Assignment
The lines to repeat are those below from the one containing "localparam [31:0] INT_MASK" down to the one containing "wire [32:0] ceil_c", both included; reproduce them exactly and nothing else.

Data records
<<<<
Context: an optimization exercise on an open-source flow, tuned for small area, a short achievable clock period and few clock cycles per item. The choices shown serve that exercise and are no tape-out recipe.
Function was checked by simulation only, so behaviour that the tests miss may differ from the original.

### design/flow/run.sh
#!/bin/bash
# synth_recipe.tcl (not shown) runs the flow's synth.tcl, then flattens the netlist and writes it again
# the make line also repeats each setting of config.mk as NAME=value (left out here)
make -C /OpenROAD-flow-scripts/flow DESIGN_CONFIG=/design/flow/config.mk WORK_HOME=/design/flow/orfs CLKGATE_MAP_FILE= SYNTH_SCRIPT=/design/flow/synth_recipe.tcl finish
### design/flow/config.mk
export PLATFORM = sky130hd
export DESIGN_NAME = fxu
export DESIGN_NICKNAME = fxu
export VERILOG_FILES = /design/flow/design.v
export SDC_FILE = /design/flow/constraint.sdc
export NUM_CORES = 4
export LEC_CHECK = 0
export CAP_MARGIN = 20
export CORE_MARGIN = 2
export CORE_UTILIZATION = 40
export SLEW_MARGIN = 20
### design/flow/constraint.sdc
create_clock -name core_clock -period 13.0 [get_ports {clk}]
set_input_delay 2.6000 -clock core_clock [delete_from_list [all_inputs] [get_ports {clk}]]
set_output_delay 2.6000 -clock core_clock [all_outputs]
set_load 0.01 [all_outputs]
### design/flow/design.v
module fxu #(
    parameter integer   RADIX       = 16,        
    parameter [4:0]     ASSERT_MASK = 5'b00000   
) (
    input  wire        clk,
    input  wire        rst,           
    input  wire        req_valid,
    output wire        req_ready,
    input  wire [3:0]  req_op,
    input  wire [31:0] req_a,
    input  wire [31:0] req_b,
    output wire        rsp_valid,
    input  wire        rsp_ready,
    output wire [31:0] rsp_result,
    output wire [4:0]  rsp_flags,
    output wire        fault,
    output wire [4:0]  fault_flags
);
    localparam F = RADIX;
    localparam [3:0] OP_MUL   = 4'h1;
    localparam [3:0] OP_RECIP = 4'h2;
    localparam [3:0] OP_SQRT  = 4'h3;
    localparam [3:0] OP_FLOOR = 4'h4;
    localparam [3:0] OP_CEIL  = 4'h5;
    localparam [3:0] OP_TRUNC = 4'h6;
    localparam [3:0] OP_RDST  = 4'hC;
    localparam [3:0] OP_CLRST = 4'hD;
    localparam [3:0] OP_RDCFG = 4'hE;
    localparam [4:0] FL_OVF = 5'b00001;
    localparam [4:0] FL_UNF = 5'b00010;
    localparam [4:0] FL_DZ  = 5'b00100;
    localparam [4:0] FL_INV = 5'b01000;
    localparam [4:0] FL_ILL = 5'b10000;
    localparam [31:0] MAXMAG    = 32'h7FFFFFFF;
    localparam [31:0] SAT_NEG   = 32'h80000001;
    localparam [31:0] FRAC_MASK = (32'h1 << F) - 32'h1;
    localparam [31:0] INT_MASK  = ~FRAC_MASK;
    localparam [31:0] ONE       = 32'h1 << F;
    localparam [5:0]  RADIX_FIELD = F;
    localparam [31:0] CONFIG    = {8'h00, 8'h10, 3'b000, ASSERT_MASK, 2'b00, RADIX_FIELD};
    localparam [5:0]  DIV_LAST  = 2 * F;    
    localparam [5:0]  SQRT_LAST = 23;       
    localparam [2:0] S_IDLE = 3'd0;
    localparam [2:0] S_EXEC = 3'd1;
    localparam [2:0] S_DIV  = 3'd2;
    localparam [2:0] S_SQRT = 3'd3;
    localparam [2:0] S_DONE = 3'd4;
    localparam [2:0] S_RESP = 3'd5;
    reg  [2:0]  state;
    reg  [4:0]  status;
    reg         fault_q;
    reg  [4:0]  fcause_q;
    reg         rsp_valid_q;
    reg  [31:0] rsp_result_q;
    reg  [4:0]  rsp_flags_q;
    reg  [3:0]  op_q;
    reg  [31:0] a_q;
    reg  [31:0] b_q;
    reg  [5:0]  cnt;
    reg  [31:0] div_rem;     
    reg  [32:0] div_quo;     
    reg  [47:0] sq_rad;      
    reg  [24:0] sq_rem;      
    reg  [23:0] sq_root;
    assign req_ready   = (state == S_IDLE) && !fault_q && !rst;
    assign rsp_valid   = rsp_valid_q && !rst;
    assign rsp_result  = rsp_result_q;
    assign rsp_flags   = rsp_flags_q;
    assign fault       = fault_q;
    assign fault_flags = fcause_q;
    wire        sa = a_q[31];
    wire        sb = b_q[31];
    wire [31:0] ua = sa ? (~a_q + 32'd1) : a_q;    
    wire [31:0] ub = sb ? (~b_q + 32'd1) : b_q;
    wire [63:0] mul_p   = ua * ub;
    wire [63:0] mul_m   = mul_p >> F;
    wire        mul_s   = sa ^ sb;
    wire        mul_zero_op = (a_q == 32'd0) || (b_q == 32'd0);
    wire        mul_ovf = |mul_m[63:31];
    wire        mul_unf = (mul_m == 64'd0);
    reg  [31:0] mul_res;
    reg  [4:0]  mul_fl;
    always @(*) begin
        if (mul_zero_op) begin
            mul_res = 32'd0;
            mul_fl  = 5'b0;
        end else if (mul_ovf) begin
            mul_res = mul_s ? SAT_NEG : MAXMAG;
            mul_fl  = FL_OVF;
        end else if (mul_unf) begin
            mul_res = 32'd0;
            mul_fl  = FL_UNF;
        end else begin
            mul_res = mul_s ? (~mul_m[31:0] + 32'd1) : mul_m[31:0];
            mul_fl  = 5'b0;
        end
    end
    wire [31:0] floor_res = a_q & INT_MASK;
    wire [32:0] ceil_y    = {a_q[31], a_q} - 33'd1;
    wire [32:0] ceil_q    = ceil_y & {1'b1, INT_MASK};
    wire [32:0] ceil_c    = ceil_q + {1'b0, ONE};
    wire        ceil_ovf  = $signed(ceil_c) > $signed({1'b0, MAXMAG});
    wire [31:0] ceil_res  = ceil_ovf ? MAXMAG : ceil_c[31:0];
    wire [31:0] trunc_m   = ua & INT_MASK;
    wire [31:0] trunc_res = sa ? (~trunc_m + 32'd1) : trunc_m;
    wire        div_nbit  = (cnt == DIV_LAST);                 
    wire [32:0] div_shift = {div_rem, div_nbit};
    wire        div_ge    = div_shift >= {1'b0, ua};
    wire [32:0] div_next  = div_ge ? (div_shift - {1'b0, ua}) : div_shift;
    reg  [31:0] recip_res;
    reg  [4:0]  recip_fl;
    always @(*) begin
        if (a_q == 32'd0) begin
            recip_res = MAXMAG;
            recip_fl  = FL_DZ;
        end else if (div_quo > {1'b0, MAXMAG}) begin
            recip_res = sa ? SAT_NEG : MAXMAG;
            recip_fl  = FL_OVF;
        end else if (div_quo == 33'd0) begin
            recip_res = 32'd0;
            recip_fl  = FL_UNF;
        end else begin
            recip_res = sa ? (~div_quo[31:0] + 32'd1) : div_quo[31:0];
            recip_fl  = 5'b0;
        end
    end
    wire [26:0] sq_shift = {sq_rem, sq_rad[47:46]};
    wire [26:0] sq_trial = {1'b0, sq_root, 2'b01};
    wire        sq_ge    = sq_shift >= sq_trial;
    wire [26:0] sq_sub   = sq_shift - sq_trial;
    wire [31:0] sqrt_res = sa ? 32'd0 : {8'd0, sq_root};
    wire [4:0]  sqrt_fl  = sa ? FL_INV : 5'b0;
    reg  [31:0] exec_res;
    reg  [4:0]  exec_fl;
    reg  [4:0]  exec_clr;
    always @(*) begin
        exec_clr = 5'b0;
        case (op_q)
            OP_MUL:   begin exec_res = mul_res;            exec_fl = mul_fl; end
            OP_FLOOR: begin exec_res = floor_res;          exec_fl = 5'b0;   end
            OP_CEIL:  begin exec_res = ceil_res;           exec_fl = ceil_ovf ? FL_OVF : 5'b0; end
            OP_TRUNC: begin exec_res = trunc_res;          exec_fl = 5'b0;   end
            OP_RDST:  begin exec_res = {27'd0, status};    exec_fl = 5'b0;   end
            OP_CLRST: begin exec_res = {27'd0, status};    exec_fl = 5'b0;   exec_clr = a_q[4:0]; end
            OP_RDCFG: begin exec_res = CONFIG;             exec_fl = 5'b0;   end
            default:  begin exec_res = 32'd0;              exec_fl = FL_ILL; end
        endcase
    end
    reg  [31:0] fin_res;
    reg  [4:0]  fin_fl;
    reg  [4:0]  fin_clr;
    always @(*) begin
        if (state == S_DONE) begin
            fin_clr = 5'b0;
            if (op_q == OP_RECIP) begin
                fin_res = recip_res;
                fin_fl  = recip_fl;
            end else begin
                fin_res = sqrt_res;
                fin_fl  = sqrt_fl;
            end
        end else begin
            fin_res = exec_res;
            fin_fl  = exec_fl;
            fin_clr = exec_clr;
        end
    end
    wire finish = (state == S_DONE) ||
                  (state == S_EXEC && op_q != OP_RECIP && op_q != OP_SQRT);
    always @(posedge clk) begin
        if (rst) begin
            state       <= S_IDLE;
            status      <= 5'b0;
            fault_q     <= 1'b0;
            fcause_q    <= 5'b0;
            rsp_valid_q <= 1'b0;
        end else begin
            case (state)
                S_IDLE: begin
                    if (req_valid && !fault_q)
                        state <= S_EXEC;
                end
                S_EXEC: begin
                    if (op_q == OP_RECIP)
                        state <= S_DIV;
                    else if (op_q == OP_SQRT)
                        state <= S_SQRT;
                end
                S_DIV, S_SQRT: begin
                    if (cnt == 6'd0)
                        state <= S_DONE;
                end
                S_RESP: begin
                    if (rsp_ready) begin
                        rsp_valid_q <= 1'b0;
                        state       <= S_IDLE;
                    end
                end
                default: ;
            endcase
            if (finish) begin
                status <= (status & ~fin_clr) | fin_fl;
                if ((fin_fl & ASSERT_MASK) != 5'b0) begin
                    fault_q  <= 1'b1;
                    fcause_q <= fin_fl;
                    state    <= S_IDLE;
                end else begin
                    rsp_result_q <= fin_res;
                    rsp_flags_q  <= fin_fl;
                    rsp_valid_q  <= 1'b1;
                    state        <= S_RESP;
                end
            end
        end
    end
    always @(posedge clk) begin
        if (state == S_IDLE && req_valid) begin
            op_q <= req_op;
            a_q  <= req_a;
            b_q  <= req_b;
        end
        if (state == S_EXEC) begin
            div_rem <= 32'd0;
            div_quo <= 33'd0;
            sq_rad  <= {16'd0, a_q} << F;
            sq_rem  <= 25'd0;
            sq_root <= 24'd0;
            cnt     <= (op_q == OP_RECIP) ? DIV_LAST : SQRT_LAST;
        end else if (state == S_DIV) begin
            div_rem <= div_next[31:0];
            div_quo <= {div_quo[31:0], div_ge};
            cnt     <= cnt - 6'd1;
        end else if (state == S_SQRT) begin
            sq_rad  <= {sq_rad[45:0], 2'b00};
            sq_rem  <= sq_ge ? sq_sub[24:0] : sq_shift[24:0];
            sq_root <= {sq_root[22:0], sq_ge};
            cnt     <= cnt - 6'd1;
        end
    end
endmodule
>>>>
Your solution
    localparam [31:0] INT_MASK  = ~FRAC_MASK;
    localparam [31:0] ONE       = 32'h1 << F;
    localparam [5:0]  RADIX_FIELD = F;
    localparam [31:0] CONFIG    = {8'h00, 8'h10, 3'b000, ASSERT_MASK, 2'b00, RADIX_FIELD};
    localparam [5:0]  DIV_LAST  = 2 * F;    
    localparam [5:0]  SQRT_LAST = 23;       
    localparam [2:0] S_IDLE = 3'd0;
    localparam [2:0] S_EXEC = 3'd1;
    localparam [2:0] S_DIV  = 3'd2;
    localparam [2:0] S_SQRT = 3'd3;
    localparam [2:0] S_DONE = 3'd4;
    localparam [2:0] S_RESP = 3'd5;
    reg  [2:0]  state;
    reg  [4:0]  status;
    reg         fault_q;
    reg  [4:0]  fcause_q;
    reg         rsp_valid_q;
    reg  [31:0] rsp_result_q;
    reg  [4:0]  rsp_flags_q;
    reg  [3:0]  op_q;
    reg  [31:0] a_q;
    reg  [31:0] b_q;
    reg  [5:0]  cnt;
    reg  [31:0] div_rem;     
    reg  [32:0] div_quo;     
    reg  [47:0] sq_rad;      
    reg  [24:0] sq_rem;      
    reg  [23:0] sq_root;
    assign req_ready   = (state == S_IDLE) && !fault_q && !rst;
    assign rsp_valid   = rsp_valid_q && !rst;
    assign rsp_result  = rsp_result_q;
    assign rsp_flags   = rsp_flags_q;
    assign fault       = fault_q;
    assign fault_flags = fcause_q;
    wire        sa = a_q[31];
    wire        sb = b_q[31];
    wire [31:0] ua = sa ? (~a_q + 32'd1) : a_q;    
    wire [31:0] ub = sb ? (~b_q + 32'd1) : b_q;
    wire [63:0] mul_p   = ua * ub;
    wire [63:0] mul_m   = mul_p >> F;
    wire        mul_s   = sa ^ sb;
    wire        mul_zero_op = (a_q == 32'd0) || (b_q == 32'd0);
    wire        mul_ovf = |mul_m[63:31];
    wire        mul_unf = (mul_m == 64'd0);
    reg  [31:0] mul_res;
    reg  [4:0]  mul_fl;
    always @(*) begin
        if (mul_zero_op) begin
            mul_res = 32'd0;
            mul_fl  = 5'b0;
        end else if (mul_ovf) begin
            mul_res = mul_s ? SAT_NEG : MAXMAG;
            mul_fl  = FL_OVF;
        end else if (mul_unf) begin
            mul_res = 32'd0;
            mul_fl  = FL_UNF;
        end else begin
            mul_res = mul_s ? (~mul_m[31:0] + 32'd1) : mul_m[31:0];
            mul_fl  = 5'b0;
        end
    end
    wire [31:0] floor_res = a_q & INT_MASK;
    wire [32:0] ceil_y    = {a_q[31], a_q} - 33'd1;
    wire [32:0] ceil_q    = ceil_y & {1'b1, INT_MASK};
    wire [32:0] ceil_c    = ceil_q + {1'b0, ONE};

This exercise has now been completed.